# TO DO
Below is a listing from which only part is wanted; return exactly the lines from the one with "localparam int op_msb = 15;" up to and including the one with "localparam int sr2_lsb = 0;".

::: RECORDS FOR THE TASK

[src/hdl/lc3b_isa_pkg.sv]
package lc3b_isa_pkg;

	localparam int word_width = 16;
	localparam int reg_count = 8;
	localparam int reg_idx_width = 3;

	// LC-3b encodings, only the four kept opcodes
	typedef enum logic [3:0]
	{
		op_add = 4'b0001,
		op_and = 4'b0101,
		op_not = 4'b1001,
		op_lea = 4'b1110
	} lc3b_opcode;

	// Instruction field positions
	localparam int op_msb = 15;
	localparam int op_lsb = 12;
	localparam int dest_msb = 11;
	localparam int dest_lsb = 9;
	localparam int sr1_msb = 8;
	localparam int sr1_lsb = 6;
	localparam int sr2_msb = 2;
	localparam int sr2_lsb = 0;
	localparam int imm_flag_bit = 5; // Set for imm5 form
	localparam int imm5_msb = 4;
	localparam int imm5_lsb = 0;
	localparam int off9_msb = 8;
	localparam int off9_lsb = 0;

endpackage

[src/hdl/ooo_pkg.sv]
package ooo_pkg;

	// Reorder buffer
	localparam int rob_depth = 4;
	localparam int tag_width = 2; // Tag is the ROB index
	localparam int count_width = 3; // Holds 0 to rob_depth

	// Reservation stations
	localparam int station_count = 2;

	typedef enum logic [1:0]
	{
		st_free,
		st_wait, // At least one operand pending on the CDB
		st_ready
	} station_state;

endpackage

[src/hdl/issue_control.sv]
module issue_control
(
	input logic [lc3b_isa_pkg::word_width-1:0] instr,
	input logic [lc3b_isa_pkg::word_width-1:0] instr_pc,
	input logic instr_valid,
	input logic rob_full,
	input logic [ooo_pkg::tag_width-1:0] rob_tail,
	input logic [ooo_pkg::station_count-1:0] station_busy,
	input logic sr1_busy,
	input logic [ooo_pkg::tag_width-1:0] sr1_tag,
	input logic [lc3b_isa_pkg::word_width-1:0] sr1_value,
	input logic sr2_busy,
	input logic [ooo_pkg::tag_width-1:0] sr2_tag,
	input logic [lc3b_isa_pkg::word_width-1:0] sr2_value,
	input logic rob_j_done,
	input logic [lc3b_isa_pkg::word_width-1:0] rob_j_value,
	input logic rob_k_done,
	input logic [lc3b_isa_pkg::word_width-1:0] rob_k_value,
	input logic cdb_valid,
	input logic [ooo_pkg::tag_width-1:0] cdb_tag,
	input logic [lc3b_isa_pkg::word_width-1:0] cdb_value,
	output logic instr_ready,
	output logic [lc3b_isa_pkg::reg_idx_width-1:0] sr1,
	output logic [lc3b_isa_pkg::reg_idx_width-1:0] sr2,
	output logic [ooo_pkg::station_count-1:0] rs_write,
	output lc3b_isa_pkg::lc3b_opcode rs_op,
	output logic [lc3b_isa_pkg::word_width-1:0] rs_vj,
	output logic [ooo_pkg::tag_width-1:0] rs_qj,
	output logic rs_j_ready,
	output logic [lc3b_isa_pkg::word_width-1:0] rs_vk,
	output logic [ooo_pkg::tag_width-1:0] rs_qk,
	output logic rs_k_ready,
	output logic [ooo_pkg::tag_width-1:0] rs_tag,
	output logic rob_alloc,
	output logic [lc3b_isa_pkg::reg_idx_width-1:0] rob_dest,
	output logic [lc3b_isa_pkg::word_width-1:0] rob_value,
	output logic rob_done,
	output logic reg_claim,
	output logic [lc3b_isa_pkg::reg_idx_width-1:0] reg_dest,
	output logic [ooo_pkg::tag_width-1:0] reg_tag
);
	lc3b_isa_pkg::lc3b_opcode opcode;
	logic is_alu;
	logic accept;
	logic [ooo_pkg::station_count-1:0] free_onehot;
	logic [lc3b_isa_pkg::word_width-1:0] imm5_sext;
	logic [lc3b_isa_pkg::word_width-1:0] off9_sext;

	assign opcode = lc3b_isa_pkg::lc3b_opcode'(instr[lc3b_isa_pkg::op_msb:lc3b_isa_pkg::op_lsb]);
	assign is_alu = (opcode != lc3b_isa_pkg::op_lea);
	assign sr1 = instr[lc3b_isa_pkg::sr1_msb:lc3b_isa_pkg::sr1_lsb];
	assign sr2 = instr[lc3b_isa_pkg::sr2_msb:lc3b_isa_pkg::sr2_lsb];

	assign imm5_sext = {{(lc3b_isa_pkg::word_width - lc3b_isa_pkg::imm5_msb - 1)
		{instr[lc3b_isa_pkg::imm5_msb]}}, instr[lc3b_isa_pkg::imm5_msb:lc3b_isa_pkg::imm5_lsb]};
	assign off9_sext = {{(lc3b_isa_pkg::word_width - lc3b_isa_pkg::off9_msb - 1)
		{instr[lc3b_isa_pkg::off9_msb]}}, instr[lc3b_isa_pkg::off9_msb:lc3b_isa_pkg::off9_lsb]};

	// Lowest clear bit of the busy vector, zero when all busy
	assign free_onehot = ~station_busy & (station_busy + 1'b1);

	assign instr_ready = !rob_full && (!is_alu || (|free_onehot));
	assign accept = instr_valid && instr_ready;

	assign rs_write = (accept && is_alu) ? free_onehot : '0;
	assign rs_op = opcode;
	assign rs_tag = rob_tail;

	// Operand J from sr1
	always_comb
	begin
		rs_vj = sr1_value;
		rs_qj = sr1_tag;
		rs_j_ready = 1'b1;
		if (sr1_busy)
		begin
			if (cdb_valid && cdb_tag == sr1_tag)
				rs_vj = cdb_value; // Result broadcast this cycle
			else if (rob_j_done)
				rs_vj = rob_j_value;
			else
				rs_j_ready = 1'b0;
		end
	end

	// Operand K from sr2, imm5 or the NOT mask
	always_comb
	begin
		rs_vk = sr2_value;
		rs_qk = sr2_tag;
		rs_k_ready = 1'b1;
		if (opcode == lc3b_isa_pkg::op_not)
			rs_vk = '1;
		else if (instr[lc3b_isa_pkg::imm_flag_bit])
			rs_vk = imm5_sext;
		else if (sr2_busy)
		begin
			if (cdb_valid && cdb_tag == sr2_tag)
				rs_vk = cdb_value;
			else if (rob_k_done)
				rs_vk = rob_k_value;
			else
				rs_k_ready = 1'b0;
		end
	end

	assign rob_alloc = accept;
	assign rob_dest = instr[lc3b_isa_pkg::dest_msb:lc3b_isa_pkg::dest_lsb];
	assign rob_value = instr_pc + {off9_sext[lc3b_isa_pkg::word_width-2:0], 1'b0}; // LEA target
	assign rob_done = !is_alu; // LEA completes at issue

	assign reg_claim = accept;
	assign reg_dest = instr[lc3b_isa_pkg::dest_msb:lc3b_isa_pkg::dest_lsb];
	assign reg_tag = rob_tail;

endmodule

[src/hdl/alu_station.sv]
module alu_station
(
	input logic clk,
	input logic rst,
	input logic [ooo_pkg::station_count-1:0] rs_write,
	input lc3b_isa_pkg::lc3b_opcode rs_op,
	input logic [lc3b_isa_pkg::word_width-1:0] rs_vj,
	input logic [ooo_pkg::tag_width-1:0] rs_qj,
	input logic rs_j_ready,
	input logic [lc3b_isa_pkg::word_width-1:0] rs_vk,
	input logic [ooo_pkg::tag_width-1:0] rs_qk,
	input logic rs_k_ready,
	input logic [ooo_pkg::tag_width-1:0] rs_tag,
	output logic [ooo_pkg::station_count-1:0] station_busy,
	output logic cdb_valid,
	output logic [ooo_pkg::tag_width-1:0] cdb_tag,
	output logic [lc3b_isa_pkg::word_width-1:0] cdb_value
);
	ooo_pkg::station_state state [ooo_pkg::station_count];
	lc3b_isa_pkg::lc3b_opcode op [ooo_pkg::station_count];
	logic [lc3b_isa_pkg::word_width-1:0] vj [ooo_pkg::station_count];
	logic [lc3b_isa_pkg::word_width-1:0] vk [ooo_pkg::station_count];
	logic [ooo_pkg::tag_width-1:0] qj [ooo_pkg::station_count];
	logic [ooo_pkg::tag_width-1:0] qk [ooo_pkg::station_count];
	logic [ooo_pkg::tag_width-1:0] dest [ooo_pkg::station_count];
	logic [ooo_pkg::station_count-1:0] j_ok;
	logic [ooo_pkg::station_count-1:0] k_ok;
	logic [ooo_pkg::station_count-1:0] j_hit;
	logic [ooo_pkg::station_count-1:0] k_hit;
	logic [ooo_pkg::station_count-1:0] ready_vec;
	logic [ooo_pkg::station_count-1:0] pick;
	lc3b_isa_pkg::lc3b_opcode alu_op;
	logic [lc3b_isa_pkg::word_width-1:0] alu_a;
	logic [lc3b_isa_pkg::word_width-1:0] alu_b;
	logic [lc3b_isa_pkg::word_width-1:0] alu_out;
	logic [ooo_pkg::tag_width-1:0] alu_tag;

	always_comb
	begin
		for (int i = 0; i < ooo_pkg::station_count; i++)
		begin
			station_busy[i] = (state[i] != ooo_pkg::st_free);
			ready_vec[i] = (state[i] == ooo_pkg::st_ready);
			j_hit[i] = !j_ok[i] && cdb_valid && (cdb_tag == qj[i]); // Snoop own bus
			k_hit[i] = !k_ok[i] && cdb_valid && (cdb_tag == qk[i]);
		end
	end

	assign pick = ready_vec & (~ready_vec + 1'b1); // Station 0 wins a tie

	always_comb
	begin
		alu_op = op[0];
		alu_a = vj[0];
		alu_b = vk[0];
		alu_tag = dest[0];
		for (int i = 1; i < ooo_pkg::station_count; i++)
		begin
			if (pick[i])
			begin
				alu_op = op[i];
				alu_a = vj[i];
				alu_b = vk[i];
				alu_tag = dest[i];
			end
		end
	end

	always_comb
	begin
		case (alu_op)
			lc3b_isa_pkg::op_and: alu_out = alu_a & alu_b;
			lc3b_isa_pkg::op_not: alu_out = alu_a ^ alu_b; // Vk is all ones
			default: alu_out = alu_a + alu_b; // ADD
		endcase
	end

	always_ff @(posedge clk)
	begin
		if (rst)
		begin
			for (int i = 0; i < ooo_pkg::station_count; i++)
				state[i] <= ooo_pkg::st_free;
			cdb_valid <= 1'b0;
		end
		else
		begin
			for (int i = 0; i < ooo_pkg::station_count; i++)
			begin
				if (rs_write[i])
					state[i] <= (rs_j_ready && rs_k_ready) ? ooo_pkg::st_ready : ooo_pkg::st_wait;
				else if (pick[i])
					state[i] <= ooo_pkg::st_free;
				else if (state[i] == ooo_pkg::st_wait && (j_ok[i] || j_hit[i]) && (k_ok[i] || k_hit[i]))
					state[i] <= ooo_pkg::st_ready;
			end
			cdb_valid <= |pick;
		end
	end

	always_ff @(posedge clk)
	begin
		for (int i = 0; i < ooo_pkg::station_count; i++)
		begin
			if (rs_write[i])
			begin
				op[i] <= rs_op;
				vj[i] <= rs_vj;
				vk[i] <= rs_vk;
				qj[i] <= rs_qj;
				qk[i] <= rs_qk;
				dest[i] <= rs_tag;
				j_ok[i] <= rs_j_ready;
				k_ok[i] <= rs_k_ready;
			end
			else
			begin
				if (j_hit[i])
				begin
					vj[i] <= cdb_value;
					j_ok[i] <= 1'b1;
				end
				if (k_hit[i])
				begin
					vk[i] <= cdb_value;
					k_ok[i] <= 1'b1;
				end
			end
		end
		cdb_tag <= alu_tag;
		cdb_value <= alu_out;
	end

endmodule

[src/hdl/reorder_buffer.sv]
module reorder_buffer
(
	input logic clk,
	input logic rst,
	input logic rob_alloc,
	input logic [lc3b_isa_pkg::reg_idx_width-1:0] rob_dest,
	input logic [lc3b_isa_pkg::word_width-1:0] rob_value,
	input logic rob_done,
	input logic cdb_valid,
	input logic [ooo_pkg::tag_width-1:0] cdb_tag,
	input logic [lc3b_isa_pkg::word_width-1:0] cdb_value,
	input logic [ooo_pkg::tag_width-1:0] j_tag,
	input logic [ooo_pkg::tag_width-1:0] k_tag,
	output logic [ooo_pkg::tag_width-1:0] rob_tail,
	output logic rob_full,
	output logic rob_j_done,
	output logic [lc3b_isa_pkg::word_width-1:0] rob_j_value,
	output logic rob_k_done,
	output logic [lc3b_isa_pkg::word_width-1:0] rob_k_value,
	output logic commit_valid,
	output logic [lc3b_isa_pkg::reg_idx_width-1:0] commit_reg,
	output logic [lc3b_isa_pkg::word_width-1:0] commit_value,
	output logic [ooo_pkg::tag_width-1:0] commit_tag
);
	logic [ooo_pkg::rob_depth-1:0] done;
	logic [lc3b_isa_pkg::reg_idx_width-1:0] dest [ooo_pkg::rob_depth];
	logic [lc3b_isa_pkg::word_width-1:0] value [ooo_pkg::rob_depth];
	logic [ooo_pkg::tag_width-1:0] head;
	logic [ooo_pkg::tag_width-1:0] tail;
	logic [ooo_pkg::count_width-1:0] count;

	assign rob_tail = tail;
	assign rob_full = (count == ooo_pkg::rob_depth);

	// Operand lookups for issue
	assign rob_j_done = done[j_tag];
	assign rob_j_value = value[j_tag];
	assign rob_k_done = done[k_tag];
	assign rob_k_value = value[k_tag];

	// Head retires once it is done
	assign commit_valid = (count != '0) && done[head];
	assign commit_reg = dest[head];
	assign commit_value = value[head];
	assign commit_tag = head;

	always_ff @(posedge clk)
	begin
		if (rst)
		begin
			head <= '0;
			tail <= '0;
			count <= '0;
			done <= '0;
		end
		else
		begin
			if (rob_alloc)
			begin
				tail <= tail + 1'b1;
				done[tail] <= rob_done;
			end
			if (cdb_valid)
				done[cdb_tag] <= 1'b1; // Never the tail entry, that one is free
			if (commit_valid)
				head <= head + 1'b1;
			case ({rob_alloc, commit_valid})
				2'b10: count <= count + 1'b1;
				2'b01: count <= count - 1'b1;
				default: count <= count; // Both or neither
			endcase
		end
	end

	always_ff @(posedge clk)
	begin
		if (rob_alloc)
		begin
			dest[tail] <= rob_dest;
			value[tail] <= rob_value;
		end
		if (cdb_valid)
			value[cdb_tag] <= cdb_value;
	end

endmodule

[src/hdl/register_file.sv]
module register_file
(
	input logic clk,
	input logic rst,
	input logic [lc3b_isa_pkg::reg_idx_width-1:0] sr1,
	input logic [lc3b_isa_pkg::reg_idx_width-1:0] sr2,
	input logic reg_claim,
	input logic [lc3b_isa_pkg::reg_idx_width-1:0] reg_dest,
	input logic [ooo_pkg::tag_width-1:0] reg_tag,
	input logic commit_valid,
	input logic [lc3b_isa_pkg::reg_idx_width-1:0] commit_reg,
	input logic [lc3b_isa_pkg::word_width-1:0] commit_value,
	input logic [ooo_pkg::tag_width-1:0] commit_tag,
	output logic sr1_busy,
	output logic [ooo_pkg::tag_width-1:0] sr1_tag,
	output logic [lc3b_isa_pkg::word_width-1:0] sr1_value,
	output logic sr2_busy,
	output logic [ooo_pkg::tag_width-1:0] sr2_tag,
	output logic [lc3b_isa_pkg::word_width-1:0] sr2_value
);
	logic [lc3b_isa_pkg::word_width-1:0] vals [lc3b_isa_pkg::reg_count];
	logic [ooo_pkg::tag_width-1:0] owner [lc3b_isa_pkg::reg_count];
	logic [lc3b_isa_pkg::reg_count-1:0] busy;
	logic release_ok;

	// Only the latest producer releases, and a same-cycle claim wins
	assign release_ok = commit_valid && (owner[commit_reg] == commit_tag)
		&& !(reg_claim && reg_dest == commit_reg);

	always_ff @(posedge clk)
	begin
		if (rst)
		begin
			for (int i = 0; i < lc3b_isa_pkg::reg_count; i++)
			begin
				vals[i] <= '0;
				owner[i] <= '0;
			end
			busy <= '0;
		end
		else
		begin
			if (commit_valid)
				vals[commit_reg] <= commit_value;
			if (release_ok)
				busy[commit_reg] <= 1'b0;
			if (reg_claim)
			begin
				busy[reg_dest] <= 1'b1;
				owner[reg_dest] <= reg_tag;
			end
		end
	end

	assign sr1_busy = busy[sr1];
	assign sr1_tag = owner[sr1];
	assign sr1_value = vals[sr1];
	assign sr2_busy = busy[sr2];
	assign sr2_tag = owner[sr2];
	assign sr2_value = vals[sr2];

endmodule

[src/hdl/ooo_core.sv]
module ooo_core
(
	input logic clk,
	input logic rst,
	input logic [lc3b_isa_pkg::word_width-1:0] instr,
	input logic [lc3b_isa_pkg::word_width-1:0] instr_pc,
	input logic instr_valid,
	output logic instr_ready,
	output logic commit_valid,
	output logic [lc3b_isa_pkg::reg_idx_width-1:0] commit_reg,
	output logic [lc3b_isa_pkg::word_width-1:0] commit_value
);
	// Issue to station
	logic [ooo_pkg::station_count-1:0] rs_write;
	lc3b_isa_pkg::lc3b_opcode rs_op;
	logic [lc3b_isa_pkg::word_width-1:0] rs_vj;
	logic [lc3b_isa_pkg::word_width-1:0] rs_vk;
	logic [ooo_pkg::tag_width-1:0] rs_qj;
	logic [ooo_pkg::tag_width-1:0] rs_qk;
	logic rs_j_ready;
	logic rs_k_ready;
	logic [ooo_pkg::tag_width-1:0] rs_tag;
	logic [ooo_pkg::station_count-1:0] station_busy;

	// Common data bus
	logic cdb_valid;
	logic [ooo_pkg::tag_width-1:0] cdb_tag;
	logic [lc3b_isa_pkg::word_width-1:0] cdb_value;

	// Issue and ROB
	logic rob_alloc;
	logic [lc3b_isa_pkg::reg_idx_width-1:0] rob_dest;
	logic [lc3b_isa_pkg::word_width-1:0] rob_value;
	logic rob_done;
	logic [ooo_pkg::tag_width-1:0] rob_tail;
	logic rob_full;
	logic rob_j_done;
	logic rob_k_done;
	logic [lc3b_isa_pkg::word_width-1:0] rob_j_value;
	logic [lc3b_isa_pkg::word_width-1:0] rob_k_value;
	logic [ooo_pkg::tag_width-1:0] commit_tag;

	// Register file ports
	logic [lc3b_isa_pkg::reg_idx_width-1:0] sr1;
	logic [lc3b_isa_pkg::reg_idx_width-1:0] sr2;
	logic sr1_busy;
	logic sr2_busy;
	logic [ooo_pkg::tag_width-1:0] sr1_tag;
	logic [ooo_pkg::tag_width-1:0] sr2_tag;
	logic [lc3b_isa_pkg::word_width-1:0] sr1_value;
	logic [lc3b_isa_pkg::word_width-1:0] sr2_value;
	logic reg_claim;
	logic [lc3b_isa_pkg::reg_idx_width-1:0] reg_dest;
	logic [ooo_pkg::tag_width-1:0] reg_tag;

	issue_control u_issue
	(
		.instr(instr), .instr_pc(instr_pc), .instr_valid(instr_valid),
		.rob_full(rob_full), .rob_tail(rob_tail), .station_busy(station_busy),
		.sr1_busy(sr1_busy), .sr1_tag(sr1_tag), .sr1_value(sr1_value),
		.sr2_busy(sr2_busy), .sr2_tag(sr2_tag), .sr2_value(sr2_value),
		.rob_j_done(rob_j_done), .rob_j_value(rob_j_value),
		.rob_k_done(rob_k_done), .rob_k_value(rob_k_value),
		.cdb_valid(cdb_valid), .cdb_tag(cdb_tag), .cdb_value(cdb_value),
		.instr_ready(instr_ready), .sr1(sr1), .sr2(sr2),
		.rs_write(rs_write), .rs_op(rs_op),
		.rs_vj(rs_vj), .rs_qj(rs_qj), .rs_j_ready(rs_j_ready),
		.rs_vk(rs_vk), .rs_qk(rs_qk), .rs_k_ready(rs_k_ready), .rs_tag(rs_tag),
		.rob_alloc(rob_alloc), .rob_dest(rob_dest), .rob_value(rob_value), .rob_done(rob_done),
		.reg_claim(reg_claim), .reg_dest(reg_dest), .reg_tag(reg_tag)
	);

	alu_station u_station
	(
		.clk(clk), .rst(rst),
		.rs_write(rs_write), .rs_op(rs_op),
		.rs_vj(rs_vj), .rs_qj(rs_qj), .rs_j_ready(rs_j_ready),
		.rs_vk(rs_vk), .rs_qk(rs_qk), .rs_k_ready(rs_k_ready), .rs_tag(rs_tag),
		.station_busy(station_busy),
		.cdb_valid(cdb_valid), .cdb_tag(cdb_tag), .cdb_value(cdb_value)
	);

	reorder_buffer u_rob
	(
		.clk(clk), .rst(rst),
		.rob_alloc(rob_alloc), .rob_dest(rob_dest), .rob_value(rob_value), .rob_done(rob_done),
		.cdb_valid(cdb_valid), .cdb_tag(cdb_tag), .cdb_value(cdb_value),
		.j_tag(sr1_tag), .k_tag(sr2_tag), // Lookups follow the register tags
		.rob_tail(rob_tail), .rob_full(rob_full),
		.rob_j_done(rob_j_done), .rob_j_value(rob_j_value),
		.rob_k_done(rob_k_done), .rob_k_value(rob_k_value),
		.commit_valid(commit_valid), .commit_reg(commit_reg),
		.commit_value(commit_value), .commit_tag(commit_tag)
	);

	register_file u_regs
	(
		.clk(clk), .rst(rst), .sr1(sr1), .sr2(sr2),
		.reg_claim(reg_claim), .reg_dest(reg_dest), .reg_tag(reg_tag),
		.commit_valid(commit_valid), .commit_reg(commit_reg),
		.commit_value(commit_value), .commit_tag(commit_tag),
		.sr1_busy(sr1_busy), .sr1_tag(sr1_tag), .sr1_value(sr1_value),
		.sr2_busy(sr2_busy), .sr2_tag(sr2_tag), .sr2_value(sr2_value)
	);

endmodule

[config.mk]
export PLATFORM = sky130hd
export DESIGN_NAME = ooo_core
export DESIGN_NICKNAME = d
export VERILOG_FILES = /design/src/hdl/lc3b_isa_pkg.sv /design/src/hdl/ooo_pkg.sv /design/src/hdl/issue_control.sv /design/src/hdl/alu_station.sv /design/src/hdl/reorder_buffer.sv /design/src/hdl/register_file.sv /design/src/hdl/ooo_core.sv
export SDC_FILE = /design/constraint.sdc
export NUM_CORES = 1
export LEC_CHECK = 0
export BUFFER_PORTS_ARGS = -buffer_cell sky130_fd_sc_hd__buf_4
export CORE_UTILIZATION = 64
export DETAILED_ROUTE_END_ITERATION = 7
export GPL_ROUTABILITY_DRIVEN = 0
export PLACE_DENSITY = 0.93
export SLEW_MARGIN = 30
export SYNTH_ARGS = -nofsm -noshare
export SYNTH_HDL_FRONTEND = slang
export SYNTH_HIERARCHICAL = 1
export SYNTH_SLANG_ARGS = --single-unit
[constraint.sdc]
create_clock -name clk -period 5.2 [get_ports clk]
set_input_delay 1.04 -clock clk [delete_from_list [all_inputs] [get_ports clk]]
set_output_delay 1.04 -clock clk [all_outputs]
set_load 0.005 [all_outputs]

::::::

# TASK SOLUTION
	localparam int op_msb = 15;
	localparam int op_lsb = 12;
	localparam int dest_msb = 11;
	localparam int dest_lsb = 9;
	localparam int sr1_msb = 8;
	localparam int sr1_lsb = 6;
	localparam int sr2_msb = 2;
	localparam int sr2_lsb = 0;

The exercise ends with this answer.